* [GOAL OF THE EXERCISE] Your output should be the entries below, from the first line up to and including the line with "export SYNTH_ARGS = -nofsm -noshare", reproduced exactly and with no other lines.

Stored dataset items
☆ ☆ ☆

<file path="config.mk">
export PLATFORM = sky130hd
export DESIGN_NAME = mem_stage
export DESIGN_NICKNAME = d
export VERILOG_FILES = /design/src/rtl/mem_stage_pkg.sv /design/src/rtl/mem_stage_load_align.sv /design/src/rtl/mem_stage.sv
export SDC_FILE = /design/constraint.sdc
export NUM_CORES = 1
export LEC_CHECK = 0
export BUFFER_PORTS_ARGS = -buffer_cell sky130_fd_sc_hd__buf_2
export CORE_MARGIN = 10
export CORE_UTILIZATION = 25
export DETAILED_ROUTE_END_ITERATION = 12
export GPL_ROUTABILITY_DRIVEN = 0
export HOLD_SLACK_MARGIN = 0.06
export PLACE_DENSITY = 0.43
export SYNTH_ARGS = -nofsm -noshare
export SYNTH_HDL_FRONTEND = slang
export SYNTH_SLANG_ARGS = --single-unit
</file>
<file path="constraint.sdc">
create_clock -name clk -period 5.7 [get_ports clk]
set_input_delay 0.57 -clock clk [delete_from_list [all_inputs] [get_ports clk]]
set_output_delay 0.57 -clock clk [all_outputs]
set_load 0.005 [all_outputs]
</file>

☆ ☆ ☆

* [EXPECTED OUTPUT]
<file path="config.mk">
export PLATFORM = sky130hd
export DESIGN_NAME = mem_stage
export DESIGN_NICKNAME = d
export VERILOG_FILES = /design/src/rtl/mem_stage_pkg.sv /design/src/rtl/mem_stage_load_align.sv /design/src/rtl/mem_stage.sv
export SDC_FILE = /design/constraint.sdc
export NUM_CORES = 1
export LEC_CHECK = 0
export BUFFER_PORTS_ARGS = -buffer_cell sky130_fd_sc_hd__buf_2
export CORE_MARGIN = 10
export CORE_UTILIZATION = 25
export DETAILED_ROUTE_END_ITERATION = 12
export GPL_ROUTABILITY_DRIVEN = 0
export HOLD_SLACK_MARGIN = 0.06
export PLACE_DENSITY = 0.43
export SYNTH_ARGS = -nofsm -noshare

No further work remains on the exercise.